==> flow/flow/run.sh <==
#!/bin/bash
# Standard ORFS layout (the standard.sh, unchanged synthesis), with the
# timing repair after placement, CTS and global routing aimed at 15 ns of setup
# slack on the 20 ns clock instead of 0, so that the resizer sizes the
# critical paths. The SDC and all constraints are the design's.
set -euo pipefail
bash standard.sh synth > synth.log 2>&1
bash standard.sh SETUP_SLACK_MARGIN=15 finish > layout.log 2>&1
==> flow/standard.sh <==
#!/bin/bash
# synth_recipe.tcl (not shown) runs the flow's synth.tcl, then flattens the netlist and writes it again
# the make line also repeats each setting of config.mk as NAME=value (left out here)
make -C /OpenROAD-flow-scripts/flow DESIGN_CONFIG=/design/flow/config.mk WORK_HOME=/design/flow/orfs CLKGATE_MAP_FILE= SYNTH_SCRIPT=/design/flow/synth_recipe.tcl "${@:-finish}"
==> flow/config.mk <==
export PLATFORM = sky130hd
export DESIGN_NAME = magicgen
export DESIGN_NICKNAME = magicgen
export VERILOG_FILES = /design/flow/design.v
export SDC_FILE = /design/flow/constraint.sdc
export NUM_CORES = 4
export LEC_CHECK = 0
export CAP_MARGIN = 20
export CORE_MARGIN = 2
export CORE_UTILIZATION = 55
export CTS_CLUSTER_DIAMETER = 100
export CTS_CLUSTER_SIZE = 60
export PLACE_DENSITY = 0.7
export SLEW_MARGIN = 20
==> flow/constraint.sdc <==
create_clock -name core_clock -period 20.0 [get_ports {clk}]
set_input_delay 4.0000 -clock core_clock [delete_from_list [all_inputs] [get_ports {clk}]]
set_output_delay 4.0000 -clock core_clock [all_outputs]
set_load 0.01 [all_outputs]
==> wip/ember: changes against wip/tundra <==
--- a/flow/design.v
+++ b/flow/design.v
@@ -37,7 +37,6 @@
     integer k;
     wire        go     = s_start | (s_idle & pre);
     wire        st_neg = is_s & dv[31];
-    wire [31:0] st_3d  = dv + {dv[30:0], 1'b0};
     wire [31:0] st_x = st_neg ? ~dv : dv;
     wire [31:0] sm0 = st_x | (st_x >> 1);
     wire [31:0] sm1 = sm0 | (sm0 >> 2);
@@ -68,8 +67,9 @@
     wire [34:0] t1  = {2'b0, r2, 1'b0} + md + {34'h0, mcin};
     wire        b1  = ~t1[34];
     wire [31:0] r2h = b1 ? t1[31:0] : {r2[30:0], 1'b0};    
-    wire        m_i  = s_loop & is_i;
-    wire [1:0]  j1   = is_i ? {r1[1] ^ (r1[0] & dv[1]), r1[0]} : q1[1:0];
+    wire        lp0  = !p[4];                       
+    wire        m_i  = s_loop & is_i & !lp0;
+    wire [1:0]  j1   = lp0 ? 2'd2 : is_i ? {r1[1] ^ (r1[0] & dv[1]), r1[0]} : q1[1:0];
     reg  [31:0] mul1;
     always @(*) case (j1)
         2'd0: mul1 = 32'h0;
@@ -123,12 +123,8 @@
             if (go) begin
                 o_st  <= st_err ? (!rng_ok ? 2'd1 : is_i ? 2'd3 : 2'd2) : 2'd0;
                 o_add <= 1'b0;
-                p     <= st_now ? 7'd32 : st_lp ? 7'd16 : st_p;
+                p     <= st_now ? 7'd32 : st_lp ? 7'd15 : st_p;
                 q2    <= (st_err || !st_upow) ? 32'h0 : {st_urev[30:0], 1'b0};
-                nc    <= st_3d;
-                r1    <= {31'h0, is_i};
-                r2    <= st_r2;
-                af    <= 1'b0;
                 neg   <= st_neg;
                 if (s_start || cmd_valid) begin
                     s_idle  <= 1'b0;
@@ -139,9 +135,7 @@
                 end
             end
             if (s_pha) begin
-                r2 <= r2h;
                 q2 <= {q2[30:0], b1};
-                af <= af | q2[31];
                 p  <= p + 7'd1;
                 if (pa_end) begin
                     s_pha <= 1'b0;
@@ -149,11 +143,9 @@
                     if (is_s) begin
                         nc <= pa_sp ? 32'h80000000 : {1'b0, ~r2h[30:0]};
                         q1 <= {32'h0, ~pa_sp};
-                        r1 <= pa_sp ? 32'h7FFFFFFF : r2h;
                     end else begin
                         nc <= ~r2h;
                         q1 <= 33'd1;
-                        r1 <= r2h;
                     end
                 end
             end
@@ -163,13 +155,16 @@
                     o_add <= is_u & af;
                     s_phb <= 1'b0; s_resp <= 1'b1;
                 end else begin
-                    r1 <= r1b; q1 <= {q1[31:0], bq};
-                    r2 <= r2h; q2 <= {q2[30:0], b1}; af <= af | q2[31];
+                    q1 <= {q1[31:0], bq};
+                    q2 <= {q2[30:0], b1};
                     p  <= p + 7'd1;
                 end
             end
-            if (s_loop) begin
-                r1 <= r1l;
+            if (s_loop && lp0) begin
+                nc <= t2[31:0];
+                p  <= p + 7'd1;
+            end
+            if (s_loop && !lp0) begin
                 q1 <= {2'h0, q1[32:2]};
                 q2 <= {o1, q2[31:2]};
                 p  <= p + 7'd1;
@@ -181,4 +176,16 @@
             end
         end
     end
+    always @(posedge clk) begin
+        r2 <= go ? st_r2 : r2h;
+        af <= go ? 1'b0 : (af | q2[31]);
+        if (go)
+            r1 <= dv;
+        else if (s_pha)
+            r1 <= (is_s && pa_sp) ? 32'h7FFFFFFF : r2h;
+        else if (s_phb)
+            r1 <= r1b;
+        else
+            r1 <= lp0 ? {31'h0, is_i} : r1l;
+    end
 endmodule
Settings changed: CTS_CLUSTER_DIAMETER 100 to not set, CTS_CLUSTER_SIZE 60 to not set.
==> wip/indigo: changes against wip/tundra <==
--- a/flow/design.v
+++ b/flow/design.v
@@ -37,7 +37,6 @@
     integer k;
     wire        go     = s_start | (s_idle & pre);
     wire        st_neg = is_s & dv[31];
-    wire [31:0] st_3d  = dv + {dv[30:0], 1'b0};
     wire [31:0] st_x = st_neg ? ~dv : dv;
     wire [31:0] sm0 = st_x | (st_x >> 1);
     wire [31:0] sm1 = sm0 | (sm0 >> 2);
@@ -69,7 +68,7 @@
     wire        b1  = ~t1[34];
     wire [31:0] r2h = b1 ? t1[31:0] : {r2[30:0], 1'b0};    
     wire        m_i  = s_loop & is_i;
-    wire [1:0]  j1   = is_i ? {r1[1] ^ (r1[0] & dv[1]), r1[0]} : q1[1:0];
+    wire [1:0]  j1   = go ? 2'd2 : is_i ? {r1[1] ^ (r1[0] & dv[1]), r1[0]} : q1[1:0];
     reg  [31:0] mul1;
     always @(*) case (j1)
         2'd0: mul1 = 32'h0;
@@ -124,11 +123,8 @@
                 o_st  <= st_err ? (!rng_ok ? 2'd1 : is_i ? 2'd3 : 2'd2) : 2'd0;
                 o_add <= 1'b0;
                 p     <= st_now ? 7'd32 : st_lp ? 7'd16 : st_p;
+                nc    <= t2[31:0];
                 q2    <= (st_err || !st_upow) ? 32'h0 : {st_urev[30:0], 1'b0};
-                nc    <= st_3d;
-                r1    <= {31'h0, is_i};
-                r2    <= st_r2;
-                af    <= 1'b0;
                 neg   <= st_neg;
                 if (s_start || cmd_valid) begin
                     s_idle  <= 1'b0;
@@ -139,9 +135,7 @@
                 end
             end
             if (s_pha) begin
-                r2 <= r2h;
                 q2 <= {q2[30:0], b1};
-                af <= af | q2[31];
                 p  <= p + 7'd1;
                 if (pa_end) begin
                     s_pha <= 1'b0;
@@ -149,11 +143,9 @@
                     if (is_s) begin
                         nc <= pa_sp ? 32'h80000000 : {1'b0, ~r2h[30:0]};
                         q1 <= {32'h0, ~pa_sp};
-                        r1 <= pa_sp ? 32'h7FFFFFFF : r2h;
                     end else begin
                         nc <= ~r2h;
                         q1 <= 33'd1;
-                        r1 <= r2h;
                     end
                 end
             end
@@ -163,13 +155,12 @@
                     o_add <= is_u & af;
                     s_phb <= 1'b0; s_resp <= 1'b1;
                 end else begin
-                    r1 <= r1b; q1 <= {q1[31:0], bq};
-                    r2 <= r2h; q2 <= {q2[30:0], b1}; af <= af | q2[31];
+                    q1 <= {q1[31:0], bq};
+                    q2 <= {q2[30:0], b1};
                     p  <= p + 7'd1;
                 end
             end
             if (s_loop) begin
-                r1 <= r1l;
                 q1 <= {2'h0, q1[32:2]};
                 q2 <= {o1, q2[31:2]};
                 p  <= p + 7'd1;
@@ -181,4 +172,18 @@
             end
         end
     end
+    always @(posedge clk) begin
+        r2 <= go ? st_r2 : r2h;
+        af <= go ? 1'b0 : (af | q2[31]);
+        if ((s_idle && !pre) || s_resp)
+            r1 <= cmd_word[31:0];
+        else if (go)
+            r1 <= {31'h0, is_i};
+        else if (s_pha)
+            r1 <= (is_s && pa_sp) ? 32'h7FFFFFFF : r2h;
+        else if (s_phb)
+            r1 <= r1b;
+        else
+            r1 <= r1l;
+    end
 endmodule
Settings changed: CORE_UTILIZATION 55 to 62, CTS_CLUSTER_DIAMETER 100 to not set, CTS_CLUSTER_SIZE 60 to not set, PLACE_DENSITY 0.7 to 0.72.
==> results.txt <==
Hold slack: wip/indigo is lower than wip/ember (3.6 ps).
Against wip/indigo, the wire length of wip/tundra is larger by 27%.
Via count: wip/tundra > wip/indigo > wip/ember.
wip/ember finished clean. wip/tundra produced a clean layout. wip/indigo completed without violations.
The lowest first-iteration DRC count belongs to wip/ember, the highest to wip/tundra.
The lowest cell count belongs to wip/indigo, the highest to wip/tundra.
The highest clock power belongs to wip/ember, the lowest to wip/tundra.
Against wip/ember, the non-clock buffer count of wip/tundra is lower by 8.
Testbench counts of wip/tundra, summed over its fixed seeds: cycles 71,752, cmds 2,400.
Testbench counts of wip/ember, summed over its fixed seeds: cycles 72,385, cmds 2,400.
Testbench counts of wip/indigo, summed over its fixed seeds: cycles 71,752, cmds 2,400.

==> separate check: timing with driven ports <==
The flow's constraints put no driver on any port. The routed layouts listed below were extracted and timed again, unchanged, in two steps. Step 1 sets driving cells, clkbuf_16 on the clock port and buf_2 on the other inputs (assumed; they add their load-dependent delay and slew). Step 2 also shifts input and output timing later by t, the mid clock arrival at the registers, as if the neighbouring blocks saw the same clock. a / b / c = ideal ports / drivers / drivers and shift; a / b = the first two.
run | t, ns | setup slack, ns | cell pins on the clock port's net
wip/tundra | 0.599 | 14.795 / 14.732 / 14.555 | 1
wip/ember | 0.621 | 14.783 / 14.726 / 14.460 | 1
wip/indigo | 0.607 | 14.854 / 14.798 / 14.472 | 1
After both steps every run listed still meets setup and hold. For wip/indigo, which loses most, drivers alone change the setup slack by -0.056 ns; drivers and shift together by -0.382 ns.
__________
PROBLEM STATEMENT: Above this task is a listing. Restate, word for word and with nothing added, the lines from the one with "export CTS_CLUSTER_DIAMETER = 100" through the one with "-68,8 +67,9 @@".

REPLY:
export CTS_CLUSTER_DIAMETER = 100
export CTS_CLUSTER_SIZE = 60
export PLACE_DENSITY = 0.7
export SLEW_MARGIN = 20
==> flow/constraint.sdc <==
create_clock -name core_clock -period 20.0 [get_ports {clk}]
set_input_delay 4.0000 -clock core_clock [delete_from_list [all_inputs] [get_ports {clk}]]
set_output_delay 4.0000 -clock core_clock [all_outputs]
set_load 0.01 [all_outputs]
==> wip/ember: changes against wip/tundra <==
--- a/flow/design.v
+++ b/flow/design.v
@@ -37,7 +37,6 @@
     integer k;
     wire        go     = s_start | (s_idle & pre);
     wire        st_neg = is_s & dv[31];
-    wire [31:0] st_3d  = dv + {dv[30:0], 1'b0};
     wire [31:0] st_x = st_neg ? ~dv : dv;
     wire [31:0] sm0 = st_x | (st_x >> 1);
     wire [31:0] sm1 = sm0 | (sm0 >> 2);
@@ -68,8 +67,9 @@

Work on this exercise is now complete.